__WHAT THE TASK REQUIRES__: Give back every line of the material below that has the string "localparam".

━━━━━━

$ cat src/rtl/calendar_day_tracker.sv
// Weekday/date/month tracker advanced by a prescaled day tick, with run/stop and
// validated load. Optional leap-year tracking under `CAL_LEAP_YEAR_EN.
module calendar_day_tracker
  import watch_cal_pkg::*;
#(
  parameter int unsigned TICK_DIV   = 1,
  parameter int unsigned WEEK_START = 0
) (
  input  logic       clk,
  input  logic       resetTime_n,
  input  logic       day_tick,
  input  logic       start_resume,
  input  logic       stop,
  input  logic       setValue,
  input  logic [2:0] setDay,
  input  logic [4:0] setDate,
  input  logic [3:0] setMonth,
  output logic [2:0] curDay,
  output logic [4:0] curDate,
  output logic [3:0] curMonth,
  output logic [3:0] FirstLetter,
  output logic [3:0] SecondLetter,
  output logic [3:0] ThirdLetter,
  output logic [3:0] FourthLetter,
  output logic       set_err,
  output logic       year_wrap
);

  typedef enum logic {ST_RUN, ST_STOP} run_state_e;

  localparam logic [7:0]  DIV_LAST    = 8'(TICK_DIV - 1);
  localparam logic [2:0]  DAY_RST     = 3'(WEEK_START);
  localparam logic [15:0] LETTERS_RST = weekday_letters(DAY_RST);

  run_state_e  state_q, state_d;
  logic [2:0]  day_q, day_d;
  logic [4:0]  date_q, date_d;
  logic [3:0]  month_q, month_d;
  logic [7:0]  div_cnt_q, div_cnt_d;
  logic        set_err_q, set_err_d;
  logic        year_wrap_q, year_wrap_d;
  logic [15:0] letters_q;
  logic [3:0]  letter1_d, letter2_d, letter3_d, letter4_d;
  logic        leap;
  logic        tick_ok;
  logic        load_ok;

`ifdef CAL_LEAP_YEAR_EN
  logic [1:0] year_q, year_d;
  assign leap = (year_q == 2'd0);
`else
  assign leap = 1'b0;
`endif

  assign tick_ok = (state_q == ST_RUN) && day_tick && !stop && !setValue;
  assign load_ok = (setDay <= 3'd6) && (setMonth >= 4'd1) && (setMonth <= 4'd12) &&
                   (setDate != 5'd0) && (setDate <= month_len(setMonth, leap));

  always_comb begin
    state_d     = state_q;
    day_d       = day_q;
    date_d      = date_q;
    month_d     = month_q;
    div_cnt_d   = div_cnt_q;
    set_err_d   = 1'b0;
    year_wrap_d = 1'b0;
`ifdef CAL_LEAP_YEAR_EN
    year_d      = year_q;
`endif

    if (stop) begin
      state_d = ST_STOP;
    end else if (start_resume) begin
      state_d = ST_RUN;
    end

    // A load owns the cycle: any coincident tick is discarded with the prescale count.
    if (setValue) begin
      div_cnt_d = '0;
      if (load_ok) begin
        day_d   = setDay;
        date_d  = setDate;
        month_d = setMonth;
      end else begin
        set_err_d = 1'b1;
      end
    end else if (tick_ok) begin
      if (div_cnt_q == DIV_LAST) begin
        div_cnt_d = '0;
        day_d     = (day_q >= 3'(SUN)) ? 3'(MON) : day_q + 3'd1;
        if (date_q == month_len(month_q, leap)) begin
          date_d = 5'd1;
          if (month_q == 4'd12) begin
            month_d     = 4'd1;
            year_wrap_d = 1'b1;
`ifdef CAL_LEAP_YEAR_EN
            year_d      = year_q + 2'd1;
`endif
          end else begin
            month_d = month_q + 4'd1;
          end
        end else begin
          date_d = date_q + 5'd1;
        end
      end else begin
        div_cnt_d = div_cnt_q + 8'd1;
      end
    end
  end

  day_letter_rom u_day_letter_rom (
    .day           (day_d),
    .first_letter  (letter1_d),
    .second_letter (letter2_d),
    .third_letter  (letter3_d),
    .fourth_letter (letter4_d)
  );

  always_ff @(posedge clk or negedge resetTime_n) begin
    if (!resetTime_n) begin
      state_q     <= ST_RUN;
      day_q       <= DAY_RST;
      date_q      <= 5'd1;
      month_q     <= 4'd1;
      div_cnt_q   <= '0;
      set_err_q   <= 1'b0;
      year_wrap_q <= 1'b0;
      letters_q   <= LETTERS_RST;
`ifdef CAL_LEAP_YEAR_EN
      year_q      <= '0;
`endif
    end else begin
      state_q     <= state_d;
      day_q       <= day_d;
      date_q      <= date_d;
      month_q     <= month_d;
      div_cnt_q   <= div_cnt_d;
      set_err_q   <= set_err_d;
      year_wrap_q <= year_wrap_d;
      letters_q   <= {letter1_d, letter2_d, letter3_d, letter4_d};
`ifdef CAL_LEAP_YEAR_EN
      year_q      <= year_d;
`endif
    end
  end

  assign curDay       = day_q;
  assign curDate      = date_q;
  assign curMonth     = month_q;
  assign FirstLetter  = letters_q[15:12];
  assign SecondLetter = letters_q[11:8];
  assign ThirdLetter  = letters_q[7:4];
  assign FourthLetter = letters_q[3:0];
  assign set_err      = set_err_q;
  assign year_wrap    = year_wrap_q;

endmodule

━━━━━━

__COMPLETED EXERCISE__:
  localparam logic [7:0]  DIV_LAST    = 8'(TICK_DIV - 1);
  localparam logic [2:0]  DAY_RST     = 3'(WEEK_START);
  localparam logic [15:0] LETTERS_RST = weekday_letters(DAY_RST);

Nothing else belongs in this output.